Вечером в Потеряевку стали прибывать странные гости; поодиночке, редко по-двое сходили с пыльного автобуса мужики и двигались к деревне. Кто с сумкою, кто с портфельчиком, кто в сеточке нес нечто завернутое в газету или в полиэтилен. Все они спрашивали Богдана, и всех их отправляли на стройку конюшни, воздвигаемой батраками. Мужики несли хомутики. Богдан плакал, принимая подношения, мычал и порывался бежать к хозяину за деньгами, чтобы снова устроить попойку. Но мужики говорили: «Да нет, сегодня — что ты, сколько можно! Сегодня мы в завязе». Прощались и уходили. Явился среди них и тот парень, что жаловался на ужасного обидчика. Оказалось, правда, что фамилия у того совершенно никакой не Бороров, а Вешкуров, а обида была в том, что поставил прогул на работе — в то время как причина была уважительная, связанная с похоронами соседки.

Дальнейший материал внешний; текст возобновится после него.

`src/rtl/nand_cpu_pkg.sv`:
```
// rtl/nand_cpu_pkg.sv - shared machine sizes, branch queue entry type and ROB age helper
// Purpose: ROB/register/PC sizing macros (overridable), derived widths, the
//          branch reservation-station entry layout and the ROB age function.
// Ports:   none (package)
`ifndef ROB_SIZE
`define ROB_SIZE 16
`endif
`ifndef NUM_D_REG
`define NUM_D_REG 32
`endif
`ifndef NUM_S_REG
`define NUM_S_REG 16
`endif
`ifndef PC_SIZE
`define PC_SIZE 32
`endif

package nand_cpu_pkg;

  localparam int BQ_ROB_AW = $clog2(`ROB_SIZE);
  localparam int BQ_D_AW   = $clog2(`NUM_D_REG);
  localparam int BQ_S_AW   = $clog2(`NUM_S_REG);
  localparam int BQ_PC_W   = `PC_SIZE;

  typedef struct packed {
    logic                 valid;
    logic [BQ_ROB_AW-1:0] rob_addr;
    logic                 jump;
    logic                 predict_taken;
    logic [BQ_PC_W-1:0]   pc;
    logic [BQ_PC_W-1:0]   predict_target;
    logic [BQ_D_AW-1:0]   rt_addr;
    logic [BQ_D_AW-1:0]   rw_addr;
    logic [BQ_S_AW-1:0]   rs_addr;
  } bq_entry_t;

  // Distance from the ROB head; wraps naturally because ROB_SIZE is a power of two.
  function automatic logic [BQ_ROB_AW-1:0] rob_age(input logic [BQ_ROB_AW-1:0] addr,
                                                   input logic [BQ_ROB_AW-1:0] head);
    return addr - head;
  endfunction

endpackage

```
`src/rtl/bq_oldest_select.sv`:
```
// rtl/bq_oldest_select.sv - combinational oldest-ready picker for the branch queue
// Purpose: among requesting entries pick the one with the smallest age.
// Ports:   req      - per-entry request (ready) vector
//          age_flat - per-entry ages, entry i at [i*ROB_AW +: ROB_AW]
//          grant    - one-hot grant of the winner
//          idx      - binary index of the winner
//          any      - at least one request present
module bq_oldest_select #(
  parameter int DEPTH  = 8,
  parameter int ROB_AW = 4
) (
  input  logic [DEPTH-1:0]        req,
  input  logic [DEPTH*ROB_AW-1:0] age_flat,
  output logic [DEPTH-1:0]        grant,
  output logic [$clog2(DEPTH)-1:0] idx,
  output logic                    any
);

  localparam int IW = $clog2(DEPTH);

  logic [ROB_AW-1:0] best_age;

  // Strict less-than keeps the lowest index on equal ages.
  always_comb begin
    grant    = '0;
    idx      = '0;
    any      = 1'b0;
    best_age = '0;
    for (int i = 0; i < DEPTH; i++) begin
      if (req[i] && (!any || (age_flat[i*ROB_AW +: ROB_AW] < best_age))) begin
        any      = 1'b1;
        best_age = age_flat[i*ROB_AW +: ROB_AW];
        idx      = IW'(i);
      end
    end
    if (any) grant[idx] = 1'b1;
  end

endmodule

```
`src/rtl/branch_issue_queue.sv`:
```
// rtl/branch_issue_queue.sv - branch reservation station with oldest-ready issue and restore flush
// Purpose: holds up to DEPTH renamed branches, wakes them from the calculated
//          lists, issues the oldest ready entry by ROB age over a valid/ready
//          handshake and drops entries younger than a restored ROB tail.
// Ports:   clk, n_rst (sync active-low)
//          in_valid/in_ready + in_* fields      - dispatch enqueue
//          r_calculated_list, s_calculated_list - wakeup tag lists
//          rob_head                             - age reference
//          restore, restore_tail                - mispredict recovery flush
//          out_valid/out_ready + out_* fields   - issue to branch unit
//          count, full                          - occupancy
module branch_issue_queue
  import nand_cpu_pkg::*;
#(
  parameter int DEPTH  = 8,
  parameter int ROB_AW = BQ_ROB_AW,
  parameter int D_AW   = BQ_D_AW,
  parameter int S_AW   = BQ_S_AW
) (
  input  logic                       clk,
  input  logic                       n_rst,
  input  logic                       in_valid,
  output logic                       in_ready,
  input  logic [ROB_AW-1:0]          in_rob_addr,
  input  logic                       in_jump,
  input  logic                       in_predict_taken,
  input  logic [`PC_SIZE-1:0]        in_pc,
  input  logic [`PC_SIZE-1:0]        in_predict_target,
  input  logic [D_AW-1:0]            in_rt_addr,
  input  logic [D_AW-1:0]            in_rw_addr,
  input  logic [S_AW-1:0]            in_rs_addr,
  input  logic [`NUM_D_REG-1:0]      r_calculated_list,
  input  logic [`NUM_S_REG-1:0]      s_calculated_list,
  input  logic [ROB_AW-1:0]          rob_head,
  input  logic                       restore,
  input  logic [ROB_AW-1:0]          restore_tail,
  output logic                       out_valid,
  input  logic                       out_ready,
  output logic [ROB_AW-1:0]          out_rob_addr,
  output logic                       out_jump,
  output logic                       out_predict_taken,
  output logic [`PC_SIZE-1:0]        out_pc,
  output logic [`PC_SIZE-1:0]        out_predict_target,
  output logic [D_AW-1:0]            out_rt_addr,
  output logic [D_AW-1:0]            out_rw_addr,
  output logic [S_AW-1:0]            out_rs_addr,
  output logic [$clog2(DEPTH+1)-1:0] count,
  output logic                       full
);

  localparam int IW = $clog2(DEPTH);
  localparam int CW = $clog2(DEPTH+1);

  bq_entry_t               entries_q [DEPTH];
  bq_entry_t               entries_d [DEPTH];
  logic [CW-1:0]           count_q, count_d;

  logic [DEPTH-1:0]        ready;
  logic [DEPTH-1:0]        survive;
  logic [DEPTH-1:0]        grant;
  logic [DEPTH-1:0]        free_oh;
  logic [DEPTH*ROB_AW-1:0] age_flat;
  logic [IW-1:0]           sel_idx;
  logic                    sel_any;
  logic [ROB_AW-1:0]       keep_span;
  logic                    free_found;
  logic                    issue;
  logic                    accept;
  bq_entry_t               sel_e;
  bq_entry_t               new_e;

  // Entries with age below this span are older than the restored tail.
  assign keep_span = restore_tail - rob_head;

  always_comb begin
    ready    = '0;
    survive  = '0;
    age_flat = '0;
    for (int i = 0; i < DEPTH; i++) begin
      ready[i] = entries_q[i].valid
               & r_calculated_list[entries_q[i].rt_addr]
               & (entries_q[i].jump | s_calculated_list[entries_q[i].rs_addr]);
      age_flat[i*ROB_AW +: ROB_AW] = rob_age(entries_q[i].rob_addr, rob_head);
      survive[i] = rob_age(entries_q[i].rob_addr, rob_head) < keep_span;
    end
  end

  bq_oldest_select #(
    .DEPTH (DEPTH),
    .ROB_AW(ROB_AW)
  ) u_select (
    .req     (ready),
    .age_flat(age_flat),
    .grant   (grant),
    .idx     (sel_idx),
    .any     (sel_any)
  );

  // Lowest-index free slot from pre-edge state, so it never aliases the issuing slot.
  always_comb begin
    free_oh    = '0;
    free_found = 1'b0;
    for (int i = 0; i < DEPTH; i++) begin
      if (!entries_q[i].valid && !free_found) begin
        free_oh[i] = 1'b1;
        free_found = 1'b1;
      end
    end
  end

  assign full      = (count_q == CW'(DEPTH));
  assign count     = count_q;
  assign in_ready  = ~full & ~restore;
  assign accept    = in_valid & in_ready;
  assign out_valid = sel_any & (~restore | survive[sel_idx]);
  assign issue     = out_valid & out_ready;

  always_comb begin
    sel_e = '0;
    if (sel_any) sel_e = entries_q[sel_idx];
  end

  assign out_rob_addr       = sel_e.rob_addr;
  assign out_jump           = sel_e.jump;
  assign out_predict_taken  = sel_e.predict_taken;
  assign out_pc             = sel_e.pc;
  assign out_predict_target = sel_e.predict_target;
  assign out_rt_addr        = sel_e.rt_addr;
  assign out_rw_addr        = sel_e.rw_addr;
  assign out_rs_addr        = sel_e.rs_addr;

  always_comb begin
    new_e                = '0;
    new_e.valid          = 1'b1;
    new_e.rob_addr       = in_rob_addr;
    new_e.jump           = in_jump;
    new_e.predict_taken  = in_predict_taken;
    new_e.pc             = in_pc;
    new_e.predict_target = in_predict_target;
    new_e.rt_addr        = in_rt_addr;
    new_e.rw_addr        = in_rw_addr;
    new_e.rs_addr        = in_rs_addr;
  end

  always_comb begin
    count_d = '0;
    for (int i = 0; i < DEPTH; i++) begin
      entries_d[i] = entries_q[i];
      if (issue && grant[i])      entries_d[i].valid = 1'b0;
      if (restore && !survive[i]) entries_d[i].valid = 1'b0;
      if (accept && free_oh[i])   entries_d[i] = new_e;
      count_d = count_d + CW'(entries_d[i].valid);
    end
  end

  always_ff @(posedge clk) begin
    if (!n_rst) begin
      for (int i = 0; i < DEPTH; i++) entries_q[i] <= '0;
      count_q <= '0;
    end else begin
      for (int i = 0; i < DEPTH; i++) entries_q[i] <= entries_d[i];
      count_q <= count_d;
    end
  end

endmodule

```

Наконец, ушел последний мужик; Богдан, Клыч и Фаркопов остались одни в стенах фермы, где между стропилами начало уже темнеть небо. Они сидели и глядели на гору хомутиков, и еще на три их мешка, привезенные Клычем. Даже если бы все они прожили не по одной, а по три батраческих жизни, — все равно такого числа хомутиков было не израсходовать.